▸ **MATERIAL PROVIDED**
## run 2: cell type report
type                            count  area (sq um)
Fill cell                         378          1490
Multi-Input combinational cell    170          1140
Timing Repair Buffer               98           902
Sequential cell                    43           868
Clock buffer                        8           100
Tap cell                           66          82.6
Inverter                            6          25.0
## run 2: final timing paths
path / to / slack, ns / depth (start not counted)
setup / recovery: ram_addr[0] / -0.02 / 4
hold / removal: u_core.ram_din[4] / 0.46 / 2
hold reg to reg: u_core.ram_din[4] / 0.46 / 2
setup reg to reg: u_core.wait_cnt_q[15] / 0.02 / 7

▸ **YOUR ASSIGNMENT**
Once the line containing "hold reg to reg: u_core.ram_din[4] / 0.46 / 2" is found in the listing above, set down that line and every line after it, exactly.

▸ **YOUR RESPONSE**
hold reg to reg: u_core.ram_din[4] / 0.46 / 2
setup reg to reg: u_core.wait_cnt_q[15] / 0.02 / 7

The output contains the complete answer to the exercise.